Declaration of interest: MEB, TVP, JM and DA are employees of Knopp Biosciences. HM was a phase II and EMPOWER study investigator and received grants from Avanir, Knopp Biosciences, Biogen Idec, and Cytokinetics for clinical trials and honoraria for participating in advisory board meetings from Avanir, Sanofi-Aventis, Shionogi, and Biogen Idec. He is now a member of the Data Safety Monitoring Board for the NeuralStem clinical trial. He received honoraria from Sanofi-Aventis Japan for giving seminars at the annual meetings of the Japanese Neurological Society in 2009 and 2010. He received a conference grant (to Columbia University) for the 2011 International ALS Conference from the National Institute of Neurological Disorders and Stroke, the National Institutes of Health's Office of Rare Diseases Research, Muscular Dystrophy Association, ALS Association, ALS Society of Canada, Adams Foundation, Ride for Life, ALS Hope Foundation, Les Turner Foundation, Sanofi-Aventis, Biogen Idec, Knopp Biosciences, and Avania.
BB was a phase II and EMPOWER study investigator and a consultant to Knopp Biosciences.

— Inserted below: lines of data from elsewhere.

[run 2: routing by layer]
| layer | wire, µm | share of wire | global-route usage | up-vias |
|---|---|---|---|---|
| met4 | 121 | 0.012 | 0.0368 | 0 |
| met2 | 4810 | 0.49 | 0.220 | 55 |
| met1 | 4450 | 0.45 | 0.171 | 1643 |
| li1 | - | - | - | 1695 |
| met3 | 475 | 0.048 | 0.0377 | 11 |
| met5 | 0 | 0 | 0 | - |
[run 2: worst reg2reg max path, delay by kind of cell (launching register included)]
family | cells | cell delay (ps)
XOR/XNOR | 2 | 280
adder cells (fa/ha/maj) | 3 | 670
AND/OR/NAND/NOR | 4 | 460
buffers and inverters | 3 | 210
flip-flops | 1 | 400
[src/pwm_core_control_pkg.sv]
package pwm_core_control_pkg;

	// ------------------------------------------------------------
	// special-function register addresses
	// ------------------------------------------------------------
	localparam logic [7:0] ADDR_RUN_CONTROL = 8'hD7; // pwm_run_control
	localparam logic [7:0] ADDR_MODE_CONFIG = 8'hDF; // pwm_mode_config

	// ------------------------------------------------------------
	// pwm_run_control field positions and reset
	// ------------------------------------------------------------
	localparam int BIT_RUN_ENABLE    = 7;
	localparam int BIT_RELOAD_REQ    = 6;
	localparam int BIT_PERIOD_FLAG   = 5;
	localparam int BIT_COUNTER_CLEAR = 4;
	localparam logic [7:0] RUN_CONTROL_RESET = 8'h00;

	// ------------------------------------------------------------
	// pwm_mode_config field positions and reset
	// ------------------------------------------------------------
	localparam int MODE_SEL_HI      = 7;
	localparam int MODE_SEL_LO      = 6;
	localparam int BIT_GROUP_DUTY   = 5;
	localparam int BIT_ALIGN_SEL    = 4;
	localparam int BIT_FAULT_PIN_EN = 3;
	localparam int PRESCALE_HI      = 2;
	localparam logic [7:0] MODE_CONFIG_RESET = 8'h00;

	// ------------------------------------------------------------
	// widths and counts
	// ------------------------------------------------------------
	localparam int NUM_CH    = 6;
	localparam int CNT_W     = 16;
	localparam logic [CNT_W-1:0] CNT_ZERO = 16'h0000;
	localparam logic [6:0] DIV_ZERO = 7'h00;

	// ------------------------------------------------------------
	// enumerations
	// ------------------------------------------------------------
	typedef enum logic [1:0] {
		MODE_INDEPENDENT   = 2'b00,
		MODE_COMPLEMENTARY = 2'b01,
		MODE_SYNCHRONIZED  = 2'b10,
		MODE_RESERVED      = 2'b11
	} out_mode_t;

	typedef enum logic [1:0] {
		IRQ_AT_FALL   = 2'b00,
		IRQ_AT_RISE   = 2'b01,
		IRQ_AT_CENTER = 2'b10,
		IRQ_AT_END    = 2'b11
	} irq_point_t;

	// register access from the processor core
	typedef struct packed {
		logic       wr;
		logic [7:0] addr;
		logic [7:0] wdata;
	} sfr_req_t;

endpackage

[src/pwm_core_control.sv]
`timescale 1ns/10ps
`default_nettype none

module pwm_core_control
	import pwm_core_control_pkg::*;
(
	// clock and reset
	input  wire logic                     sys_clk_i,
	input  wire logic                     rst_n_i,
	// special-function register port
	input  wire sfr_req_t                 sfr_req_i,
	output logic      [7:0]               sfr_rdata_o,
	// clock source choice and timer overflow pulse
	input  wire logic                     pwm_clk_sel_i,
	input  wire logic                     timer_ovf_i,
	// period, duty and selections held by sibling registers
	input  wire logic [CNT_W-1:0]         period_i,
	input  wire logic [NUM_CH-1:0][CNT_W-1:0] duty_i,
	input  wire logic [2:0]               irq_channel_sel_i,
	input  wire logic [1:0]               irq_point_sel_i,
	input  wire logic                     fault_edge_polarity_i,
	input  wire logic [NUM_CH-1:0]        fault_brake_data_i,
	// fault pin from the power stage
	input  wire logic                     fault_input_i,
	// waveform outputs
	output logic      [NUM_CH-1:0]        pwm_o,
	output logic                          period_event_flag_o,
	output logic                          fault_brake_o
);
	// ------------------------------------------------------------
	// register state
	// ------------------------------------------------------------
	logic             run_enable_q;        // generator running
	logic             reload_pend_q;       // reload waiting for period end
	logic             period_flag_q;       // sticky period event
	logic             clear_pend_q;        // counter clear waiting
	logic [7:0]       mode_cfg_q;          // pwm_mode_config contents
	logic             run_prev_q;          // run_enable one cycle ago
	logic             brake_q;             // fault brake holding outputs
	// ------------------------------------------------------------
	// counter and buffers
	// ------------------------------------------------------------
	logic [CNT_W-1:0] cnt_q;               // 16-bit pwm counter
	logic             down_q;              // center mode counting down
	logic [CNT_W-1:0] period_buf_q;        // working period
	logic [NUM_CH-1:0][CNT_W-1:0] duty_buf_q; // working duties
	logic [6:0]       div_q;               // prescaler count
	logic [NUM_CH-1:0] pg_prev_q;          // raw waveform last tick
	// ------------------------------------------------------------
	// fault pin synchroniser
	// ------------------------------------------------------------
	logic             fsync1_q, fsync2_q, fsync3_q; // stages one (metastable) to three
	logic             fault_lvl_q;         // accepted fault level
	// ------------------------------------------------------------
	// decoded configuration and events
	// ------------------------------------------------------------
	out_mode_t        out_mode;
	irq_point_t       irq_point;
	logic             group_en, center_en, fault_pin_en; // mode_cfg_q fields
	logic [2:0]       prescale;
	logic [6:0]       div_mask;            // ones below the division point
	logic             src_tick;            // pwm source clock enable
	logic             tick;                // divided counter advance
	logic             at_top;              // counter equals period
	logic             period_end;          // last tick of a period
	logic             fault_edge;          // qualified edge on fault pin
	logic             wr_run, wr_mode;     // register write strobes
	logic [NUM_CH-1:0] pg;                 // raw compare waveform
	logic [NUM_CH-1:0] shaped;             // after mode selection
	logic             sel_now, sel_prev;   // flag channel now and last tick
	logic             irq_hit;
	assign out_mode     = out_mode_t'(mode_cfg_q[MODE_SEL_HI:MODE_SEL_LO]);
	assign irq_point    = irq_point_t'(irq_point_sel_i);
	assign group_en     = mode_cfg_q[BIT_GROUP_DUTY];
	assign center_en    = mode_cfg_q[BIT_ALIGN_SEL];
	assign fault_pin_en = mode_cfg_q[BIT_FAULT_PIN_EN];
	assign prescale     = mode_cfg_q[PRESCALE_HI:0];
	assign wr_run       = sfr_req_i.wr && (sfr_req_i.addr == ADDR_RUN_CONTROL);
	assign wr_mode      = sfr_req_i.wr && (sfr_req_i.addr == ADDR_MODE_CONFIG);
	// ------------------------------------------------------------
	// fault pin sampling
	// ------------------------------------------------------------
	// three stages; the level is taken only when stages two and three agree
	always_ff @(posedge sys_clk_i or negedge rst_n_i) begin
		if (!rst_n_i) begin
			fsync1_q    <= 1'b0;
			fsync2_q    <= 1'b0;
			fsync3_q    <= 1'b0;
			fault_lvl_q <= 1'b0;
		end else begin
			fsync1_q <= fault_input_i;
			fsync2_q <= fsync1_q;
			fsync3_q <= fsync2_q;
			if (fsync2_q == fsync3_q) begin
				fault_lvl_q <= fsync3_q;
			end
		end
	end
	// polarity one means a rising edge brakes, zero a falling edge
	assign fault_edge = fault_pin_en && (fsync2_q == fsync3_q) && (fsync3_q != fault_lvl_q)
	                    && (fsync3_q == fault_edge_polarity_i);
	// ------------------------------------------------------------
	// prescaler
	// ------------------------------------------------------------
	// mask of ones: division by 2**prescale
	assign div_mask = 7'(({7'h00, 1'b1} << prescale) - 8'h01);
	assign src_tick = pwm_clk_sel_i ? timer_ovf_i : 1'b1;
	assign tick     = run_enable_q && src_tick && ((div_q & div_mask) == div_mask);
	always_ff @(posedge sys_clk_i or negedge rst_n_i) begin
		if (!rst_n_i) begin
			div_q <= DIV_ZERO;
		end else if (run_enable_q && !run_prev_q) begin
			div_q <= DIV_ZERO;
		end else if (run_enable_q && src_tick) begin
			div_q <= (tick) ? DIV_ZERO : div_q + 7'h01;
		end
	end
	// ------------------------------------------------------------
	// counter
	// ------------------------------------------------------------
	assign at_top     = (cnt_q == period_buf_q);
	// edge: period ends at the top; center: back down at zero
	assign period_end = tick && (center_en ? (down_q && cnt_q == CNT_ZERO) || (period_buf_q == CNT_ZERO)
	                                       : at_top);

	always_ff @(posedge sys_clk_i or negedge rst_n_i) begin
		if (!rst_n_i) begin
			cnt_q  <= CNT_ZERO;
			down_q <= 1'b0;
		end else if (fault_edge) begin
			cnt_q  <= CNT_ZERO;
			down_q <= 1'b0;
		end else if (clear_pend_q) begin
			cnt_q  <= CNT_ZERO;
			down_q <= 1'b0;
		end else if (tick) begin
			if (!center_en) begin
				cnt_q  <= at_top ? CNT_ZERO : cnt_q + 16'h0001;
				down_q <= 1'b0;
			end else if (!down_q) begin
				// turn round at the top so top and bottom each last one tick
				down_q <= at_top && (period_buf_q != CNT_ZERO);
				cnt_q  <= at_top ? cnt_q - 16'(period_buf_q != CNT_ZERO) : cnt_q + 16'h0001;
			end else if (cnt_q == CNT_ZERO) begin
				down_q <= 1'b0;
				cnt_q  <= (period_buf_q != CNT_ZERO) ? 16'h0001 : CNT_ZERO;
			end else begin
				cnt_q <= cnt_q - 16'h0001;
			end
		end
	end
	// ------------------------------------------------------------
	// period and duty buffers
	// ------------------------------------------------------------
	// only swap at a period boundary so no half-updated cycle appears
	always_ff @(posedge sys_clk_i or negedge rst_n_i) begin
		if (!rst_n_i) begin
			period_buf_q <= CNT_ZERO;
			duty_buf_q   <= '0;
		end else if (reload_pend_q && period_end) begin
			period_buf_q <= period_i;
			duty_buf_q   <= duty_i;
		end
	end
	// ------------------------------------------------------------
	// compare waveforms, one per channel
	// ------------------------------------------------------------
	// high below the duty: set at zero in edge mode, cleared at the match
	genvar ch;
	generate
		for (ch = 0; ch < NUM_CH; ch++) begin : g_cmp
			logic [CNT_W-1:0] duty_use;
			assign duty_use = group_en ? duty_buf_q[0] : duty_buf_q[ch];
			assign pg[ch]   = (cnt_q < duty_use);
			// odd channels follow their even partner per mode
			if (ch % 2 == 1) begin : g_odd
				always_comb begin
					case (out_mode)
						MODE_COMPLEMENTARY: shaped[ch] = ~pg[ch-1];
						MODE_SYNCHRONIZED:  shaped[ch] = pg[ch-1];
						default:            shaped[ch] = pg[ch]; // reserved acts as independent
					endcase
				end
			end else begin : g_even
				assign shaped[ch] = pg[ch];
			end
		end
	endgenerate
	// ------------------------------------------------------------
	// outputs
	// ------------------------------------------------------------
	// idle drives low; brake drives the brake pattern until restarted
	always_ff @(posedge sys_clk_i or negedge rst_n_i) begin
		if (!rst_n_i) begin
			pwm_o <= '0;
		end else if (brake_q || fault_edge) begin
			pwm_o <= fault_brake_data_i;
		end else begin
			pwm_o <= run_enable_q ? shaped : '0;
		end
	end
	// ------------------------------------------------------------
	// interrupt point detection
	// ------------------------------------------------------------
	always_ff @(posedge sys_clk_i or negedge rst_n_i) begin
		if (!rst_n_i) begin
			pg_prev_q <= '0;
		end else if (tick) begin
			pg_prev_q <= pg;
		end
	end

	// channel choice above five falls back to channel zero
	assign sel_now  = (irq_channel_sel_i < 3'(NUM_CH)) ? pg[irq_channel_sel_i] : pg[0];
	assign sel_prev = (irq_channel_sel_i < 3'(NUM_CH)) ? pg_prev_q[irq_channel_sel_i] : pg_prev_q[0];
	always_comb begin
		irq_hit = 1'b0;
		if (tick) begin
			case (irq_point)
				IRQ_AT_FALL:   irq_hit = sel_prev && !sel_now;
				IRQ_AT_RISE:   irq_hit = !sel_prev && sel_now;
				// center and end points exist only when center-aligned
				IRQ_AT_CENTER: irq_hit = center_en && !down_q && at_top;
				IRQ_AT_END:    irq_hit = center_en && down_q && (cnt_q == CNT_ZERO);
				default:       irq_hit = 1'b0;
			endcase
		end
	end
	// ------------------------------------------------------------
	// pwm_run_control
	// ------------------------------------------------------------
	// run: hardware clear on fault, software set restarts and lifts brake
	always_ff @(posedge sys_clk_i or negedge rst_n_i) begin
		if (!rst_n_i) begin
			run_enable_q <= RUN_CONTROL_RESET[BIT_RUN_ENABLE];
			brake_q      <= 1'b0;
		end else if (fault_edge) begin
			run_enable_q <= 1'b0;
			brake_q      <= 1'b1;
		end else if (wr_run) begin
			run_enable_q <= sfr_req_i.wdata[BIT_RUN_ENABLE];
			if (sfr_req_i.wdata[BIT_RUN_ENABLE]) begin
				brake_q <= 1'b0;
			end
		end
	end
	always_ff @(posedge sys_clk_i or negedge rst_n_i) begin
		if (!rst_n_i) begin
			run_prev_q <= 1'b0;
		end else begin
			run_prev_q <= run_enable_q;
		end
	end
	// reload: a fresh write of one wins over the completing transfer
	always_ff @(posedge sys_clk_i or negedge rst_n_i) begin
		if (!rst_n_i) begin
			reload_pend_q <= RUN_CONTROL_RESET[BIT_RELOAD_REQ];
		end else if (wr_run && sfr_req_i.wdata[BIT_RELOAD_REQ]) begin
			reload_pend_q <= 1'b1;
		end else if (reload_pend_q && period_end) begin
			reload_pend_q <= 1'b0;
		end
	end
	// counter clear: taken the cycle after the write, then dropped
	always_ff @(posedge sys_clk_i or negedge rst_n_i) begin
		if (!rst_n_i) begin
			clear_pend_q <= RUN_CONTROL_RESET[BIT_COUNTER_CLEAR];
		end else begin
			clear_pend_q <= wr_run && sfr_req_i.wdata[BIT_COUNTER_CLEAR];
		end
	end

	// flag: writing zero clears, a same-cycle event keeps it set
	always_ff @(posedge sys_clk_i or negedge rst_n_i) begin
		if (!rst_n_i) begin
			period_flag_q <= RUN_CONTROL_RESET[BIT_PERIOD_FLAG];
		end else if (irq_hit) begin
			period_flag_q <= 1'b1;
		end else if (wr_run && !sfr_req_i.wdata[BIT_PERIOD_FLAG]) begin
			period_flag_q <= 1'b0;
		end
	end
	// ------------------------------------------------------------
	// pwm_mode_config
	// ------------------------------------------------------------
	always_ff @(posedge sys_clk_i or negedge rst_n_i) begin
		if (!rst_n_i) begin
			mode_cfg_q <= MODE_CONFIG_RESET;
		end else if (wr_mode) begin
			mode_cfg_q <= sfr_req_i.wdata;
		end
	end
	// ------------------------------------------------------------
	// read-back
	// ------------------------------------------------------------
	// unmapped addresses and low nibble of run control read zero
	always_comb begin
		sfr_rdata_o = 8'h00;
		case (sfr_req_i.addr)
			ADDR_RUN_CONTROL: begin
				sfr_rdata_o[BIT_RUN_ENABLE]    = run_enable_q;
				sfr_rdata_o[BIT_RELOAD_REQ]    = reload_pend_q;
				sfr_rdata_o[BIT_PERIOD_FLAG]   = period_flag_q;
				sfr_rdata_o[BIT_COUNTER_CLEAR] = clear_pend_q;
			end
			ADDR_MODE_CONFIG: sfr_rdata_o = mode_cfg_q;
			default:          sfr_rdata_o = 8'h00;
		endcase
	end

	assign period_event_flag_o = period_flag_q;
	assign fault_brake_o       = brake_q;

endmodule

`default_nettype wire

[config.mk]
export PLATFORM = sky130hd
export DESIGN_NAME = pwm_core_control
export DESIGN_NICKNAME = d
export VERILOG_FILES = /design/src/pwm_core_control_pkg.sv /design/src/pwm_core_control.sv
export SDC_FILE = /design/constraint.sdc
export NUM_CORES = 1
export LEC_CHECK = 0
export ABC_AREA = 1
export BUFFER_PORTS_ARGS = -buffer_cell sky130_fd_sc_hd__buf_2
export CAP_MARGIN = 30
export CORE_MARGIN = 1
export CORE_UTILIZATION = 58
export DETAILED_ROUTE_END_ITERATION = 7
export PLACE_DENSITY = 0.81
export SETUP_SLACK_MARGIN = 0.15
export SLEW_MARGIN = 20
export SYNTH_ARGS = -nofsm -noshare
export SYNTH_HDL_FRONTEND = slang
export SYNTH_SLANG_ARGS = --single-unit
[constraint.sdc]
create_clock -name sys_clk_i -period 3.5 [get_ports sys_clk_i]
set_input_delay 0.7 -clock sys_clk_i [delete_from_list [all_inputs] [get_ports sys_clk_i]]
set_output_delay 0.7 -clock sys_clk_i [all_outputs]
set_load 0.02 [all_outputs]
**Word-level counts from Yosys, hierarchy flattened**

Index checks and enable logic that the tools add are counted.

- Register bits after elaboration: 166
- Bits in latches: 0
- RAM bits: 0
- Memory bits (read-only): 0
- Bits of input ports: 146
- Output and inout port bits: 16
- Word-level logic and storage cells: 141
- Memories: 0

- Add/subtract/negate cells: 5
- Multiply operators: 0
- Div/mod/pow operators: 0
- Magnitude comparators: 8
- Eq/ne operators: 12
- Shifts and indexed selects: 1
- Multiplexer cells: 49
- Bitwise logic cells: 4
- Reduce and logical (&&, ||, !) cells: 39

Operators by type and width:

| cell | count |
|---|---|
| $mux 16 | 13 |
| $lt 16x16->1 | 6 |
| $logic_not 16->1 | 2 |
| $mux 1 | 23 |
| $logic_and 1x1->1 | 21 |
| $mux 7 | 3 |
| $add 16x1->16 const B | 1 |
| $eq 16x16->1 | 1 |
| $eq 8x8->1 const B | 2 |
| $reduce_bool 16->1 | 1 |
| $sub 16x1->16 | 1 |
| $sub 16x1->16 const B | 1 |
| $mux 6 | 2 |
| $reduce_bool 2->1 | 5 |
| $pmux 4 s2 | 1 |
| $add 7x1->7 const B | 1 |
| $and 7x7->7 | 1 |
| $eq 7x7->1 | 1 |
| $shl 1x3->7 const A | 1 |
| $sub 7x1->7 const B | 1 |
| $bmux 1 s3 | 2 |
| $eq 2x2->1 const B | 3 |
| $pmux 1 s2 | 3 |
| $logic_not 1->1 | 5 |
| 12 further kinds | 17 |

**Longest topological paths before layout**

- Depth after elaboration: 10
- Gate-level depth with buffers: 23

**Worst setup path before layout**

Ideal clock, no wire load.

- Path kind: reg-to-reg
- From: reg mode_cfg_q[5]
- To: reg period_flag_q (netlist: period_event_flag_o)
- Data arrival time: 2,516 ps
- Slack: 864 ps
- Cell stages (with the launch flop): 21
- Clock period less this slack: 2,636 ps
- Path through: dfrtp_1 -> buf_2 -> inv_2 -> clkbuf_1 -> buf_1 -> a21oi_1 -> ha_1 -> a21oi_1 -> nor2_1 -> a211oi_1 -> nand2_1 -> nand2_1 -> nand2_1 -> nand2_1 -> nand3_1 -> nand2_1 -> nand2_1 -> nand3_1 -> nand2_1 -> nand3_1 -> nand2_1

- Word-level cells in the longest chain between the ends: 10
- Elaborated cells between the ends (all ways): 20
- Classes of those cells: 5 x order compare; 11 x mux; 4 x reduce/logical

RTL lines:

| item | RTL line | source |
|---|---|---|
| start: declaration | pwm_core_control.sv:37 | `logic [7:0] mode_cfg_q;` |
| start signal: assignment | pwm_core_control.sv:290 | `mode_cfg_q <= sfr_req_i.wdata;` |
| $mux 16 | pwm_core_control.sv:173 | `assign duty_use = group_en ? duty_buf_q[0] : duty_buf_q[ch];` |
| $lt 16x16->1 | pwm_core_control.sv:174 | `assign pg[ch] = (cnt_q < duty_use);` |
| $bmux 1 s3 * | pwm_core_control.sv:214 | `assign sel_now = (irq_channel_sel_i < 3'(NUM_CH)) ? pg[irq_channel_sel_i] : pg[0];` |
| $mux 1 (not written as such) * | pwm_core_control.sv:214 |  |
| $mux 1 * | pwm_core_control.sv:214 |  |
| $logic_not 1->1 | pwm_core_control.sv:220 | `IRQ_AT_FALL: irq_hit = sel_prev && !sel_now;` |
| $logic_and 1x1->1 | pwm_core_control.sv:220 |  |
| $pmux 1 s4 * | pwm_core_control.sv:219 | `case (irq_point)` |
| $mux 1 * | pwm_core_control.sv:218 | `if (tick) begin` |
| $mux 1 / $reduce_bool 2->1 (equally long branches) | - |  |
| end signal: assignment | pwm_core_control.sv:276 | `period_flag_q <= RUN_CONTROL_RESET[BIT_PERIOD_FLAG];` |
| end: declaration | pwm_core_control.sv:35 | `logic period_flag_q;` |

Mark *: on every way between the ends. The rest lies on a longest branch, timed or not. The select of a mux whose other input is x is not followed.
A chain may end at the register's enable or synchronous reset.

**Worst setup path in the final report**

- From: reg cnt_q[5]
- To: reg cnt_q[5]

- Word-level cells in the longest chain between the ends: 7
- Elaborated cells between the ends (all ways): 13
- Classes of those cells: 3 x add/sub; 1 x eq/ne; 8 x mux; 1 x reduce/logical

RTL lines:

| item | RTL line | source |
|---|---|---|
| start: declaration | pwm_core_control.sv:43 | `logic [CNT_W-1:0] cnt_q;` |
| start signal: assignment | pwm_core_control.sv:138 | `cnt_q <= at_top ? CNT_ZERO : cnt_q + 16'h0001;` |
| start signal: assignment | pwm_core_control.sv:143 | `cnt_q <= at_top ? cnt_q - 16'(period_buf_q != CNT_ZERO) : cnt_q + 16'h0001;` |
| start signal: assignment | pwm_core_control.sv:146 | `cnt_q <= (period_buf_q != CNT_ZERO) ? 16'h0001 : CNT_ZERO;` |
| $add 16x1->16, or another cell as far along | pwm_core_control.sv:138, pwm_core_control.sv:143 |  |
| $mux 16 (on tied branches) | pwm_core_control.sv:143, pwm_core_control.sv:144 |  |
| $mux 16 | pwm_core_control.sv:140 | `end else if (!down_q) begin` |
| $mux 16 * | pwm_core_control.sv:137 | `if (!center_en) begin` |
| $mux 16 * | pwm_core_control.sv:136 | `end else if (tick) begin` |
| $mux 16 * | pwm_core_control.sv:133 | `end else if (clear_pend_q) begin` |
| $mux 16 * | pwm_core_control.sv:130 | `end else if (fault_edge) begin` |

Marks and branches as above.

SAR was a phase II and EMPOWER study investigator and a consultant to Knopp Biosciences. DHM has been a consultant to Knopp Biosciences. BZ is an employee of MacroStat. AL was an EMPOWER investigator and received consulting fees and travel support from Biogen Idec and Teva Pharmaceuticals, consulting fees from Lundbeck, Knopp Biosciences, GlaxoSmithKline, and Boehringer Ingelheim, and speaker honoraria from Biogen Idec and Merz. MEC was the principal investigator of this study and has received a grant from Biogen Idec for this role. In the past five years she has served as a consultant for Teva Pharmaceuticals, GlaxoSmithKline, Millenium, Synapse (DSMB), Ono (DSMB), Link Medicine, and Trophos (DSMB) and has served on an advisory board for Biogen Idec. LHvdB was a study investigator and has served on an advisory board for Biogen Idec and Cytokinetics and as a consultant for Baxter.
The authors alone are responsible for the content and writing of the paper.